If a line in the entries below includes "busy", pick it out and copy it.

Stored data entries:
§ §
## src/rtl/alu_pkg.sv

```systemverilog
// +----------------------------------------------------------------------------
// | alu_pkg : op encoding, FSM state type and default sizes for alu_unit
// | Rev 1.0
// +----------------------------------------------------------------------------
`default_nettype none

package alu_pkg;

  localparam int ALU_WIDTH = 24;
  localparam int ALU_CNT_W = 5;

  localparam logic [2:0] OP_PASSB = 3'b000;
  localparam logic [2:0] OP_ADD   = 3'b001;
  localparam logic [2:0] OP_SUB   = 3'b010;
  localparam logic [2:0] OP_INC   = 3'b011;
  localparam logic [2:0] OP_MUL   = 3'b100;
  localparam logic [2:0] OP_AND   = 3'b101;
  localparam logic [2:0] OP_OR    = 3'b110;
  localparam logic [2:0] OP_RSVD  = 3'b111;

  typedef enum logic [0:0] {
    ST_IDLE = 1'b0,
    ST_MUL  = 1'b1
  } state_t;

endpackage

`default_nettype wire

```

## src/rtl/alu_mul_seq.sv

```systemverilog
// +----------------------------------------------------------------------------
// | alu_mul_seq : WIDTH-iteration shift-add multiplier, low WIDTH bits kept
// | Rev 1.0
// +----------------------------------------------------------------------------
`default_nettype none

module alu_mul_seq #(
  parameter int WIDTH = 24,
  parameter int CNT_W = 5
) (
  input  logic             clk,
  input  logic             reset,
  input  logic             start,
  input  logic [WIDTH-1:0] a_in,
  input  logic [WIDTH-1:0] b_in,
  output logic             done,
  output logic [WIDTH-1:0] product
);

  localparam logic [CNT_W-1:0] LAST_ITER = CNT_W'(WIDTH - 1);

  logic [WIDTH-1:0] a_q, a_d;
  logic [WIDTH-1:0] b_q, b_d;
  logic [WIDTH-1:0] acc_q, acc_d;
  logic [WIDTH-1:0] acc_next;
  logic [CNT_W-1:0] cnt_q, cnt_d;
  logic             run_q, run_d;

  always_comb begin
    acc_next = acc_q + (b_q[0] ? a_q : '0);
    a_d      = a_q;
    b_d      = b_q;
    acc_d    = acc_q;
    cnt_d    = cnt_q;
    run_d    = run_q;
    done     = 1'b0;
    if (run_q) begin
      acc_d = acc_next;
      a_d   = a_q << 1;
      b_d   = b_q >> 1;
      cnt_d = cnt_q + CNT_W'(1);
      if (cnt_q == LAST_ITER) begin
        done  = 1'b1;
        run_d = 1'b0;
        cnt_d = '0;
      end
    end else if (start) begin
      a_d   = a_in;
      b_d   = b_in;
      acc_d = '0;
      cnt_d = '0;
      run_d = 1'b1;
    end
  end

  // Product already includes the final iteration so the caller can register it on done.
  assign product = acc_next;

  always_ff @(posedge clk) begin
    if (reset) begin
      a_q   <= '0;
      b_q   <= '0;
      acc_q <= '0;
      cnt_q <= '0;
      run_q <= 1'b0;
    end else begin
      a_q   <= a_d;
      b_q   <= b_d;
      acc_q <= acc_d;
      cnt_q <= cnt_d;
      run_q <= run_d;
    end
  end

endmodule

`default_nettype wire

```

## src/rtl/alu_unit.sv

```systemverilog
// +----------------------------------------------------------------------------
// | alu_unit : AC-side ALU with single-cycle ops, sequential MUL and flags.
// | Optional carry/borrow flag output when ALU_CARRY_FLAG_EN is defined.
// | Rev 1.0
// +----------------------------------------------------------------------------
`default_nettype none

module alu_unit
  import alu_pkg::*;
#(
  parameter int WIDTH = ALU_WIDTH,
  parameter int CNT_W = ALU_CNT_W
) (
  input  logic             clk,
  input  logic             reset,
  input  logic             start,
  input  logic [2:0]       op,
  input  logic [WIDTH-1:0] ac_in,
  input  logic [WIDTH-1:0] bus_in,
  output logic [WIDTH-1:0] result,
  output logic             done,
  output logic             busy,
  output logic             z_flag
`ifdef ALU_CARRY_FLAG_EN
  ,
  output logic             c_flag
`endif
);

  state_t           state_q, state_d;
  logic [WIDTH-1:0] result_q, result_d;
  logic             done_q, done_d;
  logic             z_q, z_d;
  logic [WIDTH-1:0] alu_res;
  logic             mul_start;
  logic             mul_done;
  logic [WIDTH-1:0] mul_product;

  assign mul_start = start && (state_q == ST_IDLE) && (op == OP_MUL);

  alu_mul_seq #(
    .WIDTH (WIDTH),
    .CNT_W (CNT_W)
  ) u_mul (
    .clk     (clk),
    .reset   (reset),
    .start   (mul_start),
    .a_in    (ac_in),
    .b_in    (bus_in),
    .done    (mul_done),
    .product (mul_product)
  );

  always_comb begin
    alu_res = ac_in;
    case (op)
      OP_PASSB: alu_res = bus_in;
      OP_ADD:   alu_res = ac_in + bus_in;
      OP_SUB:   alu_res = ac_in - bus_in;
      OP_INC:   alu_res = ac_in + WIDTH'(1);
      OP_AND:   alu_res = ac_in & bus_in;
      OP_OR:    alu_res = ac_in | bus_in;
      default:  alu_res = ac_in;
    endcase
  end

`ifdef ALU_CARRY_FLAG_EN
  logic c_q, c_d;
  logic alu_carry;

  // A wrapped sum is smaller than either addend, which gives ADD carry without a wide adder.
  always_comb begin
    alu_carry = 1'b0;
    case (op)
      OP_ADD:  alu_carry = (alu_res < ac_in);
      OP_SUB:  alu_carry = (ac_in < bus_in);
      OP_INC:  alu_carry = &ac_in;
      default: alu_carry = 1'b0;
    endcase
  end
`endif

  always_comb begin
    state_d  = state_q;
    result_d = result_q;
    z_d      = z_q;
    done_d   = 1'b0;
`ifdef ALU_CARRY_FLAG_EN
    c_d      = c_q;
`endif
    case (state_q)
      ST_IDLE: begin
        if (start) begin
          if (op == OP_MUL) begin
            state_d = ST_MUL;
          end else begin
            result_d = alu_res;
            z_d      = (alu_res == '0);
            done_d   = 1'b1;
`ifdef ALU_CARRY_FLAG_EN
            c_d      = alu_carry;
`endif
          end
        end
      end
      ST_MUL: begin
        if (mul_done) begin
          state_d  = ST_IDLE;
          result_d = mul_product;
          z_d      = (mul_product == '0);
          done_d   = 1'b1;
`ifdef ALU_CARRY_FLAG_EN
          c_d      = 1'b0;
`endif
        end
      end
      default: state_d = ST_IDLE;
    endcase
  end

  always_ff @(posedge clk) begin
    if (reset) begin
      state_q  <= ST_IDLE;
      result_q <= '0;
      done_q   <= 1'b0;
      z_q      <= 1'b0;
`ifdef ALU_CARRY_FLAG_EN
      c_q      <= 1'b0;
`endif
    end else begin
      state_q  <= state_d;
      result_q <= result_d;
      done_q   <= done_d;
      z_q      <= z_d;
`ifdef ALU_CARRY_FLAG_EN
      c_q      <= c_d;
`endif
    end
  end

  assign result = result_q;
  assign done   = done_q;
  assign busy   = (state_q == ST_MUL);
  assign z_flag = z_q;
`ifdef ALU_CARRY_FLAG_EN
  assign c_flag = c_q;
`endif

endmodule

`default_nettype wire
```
§ §
Result of the exercise:
  output logic             busy,
  assign busy   = (state_q == ST_MUL);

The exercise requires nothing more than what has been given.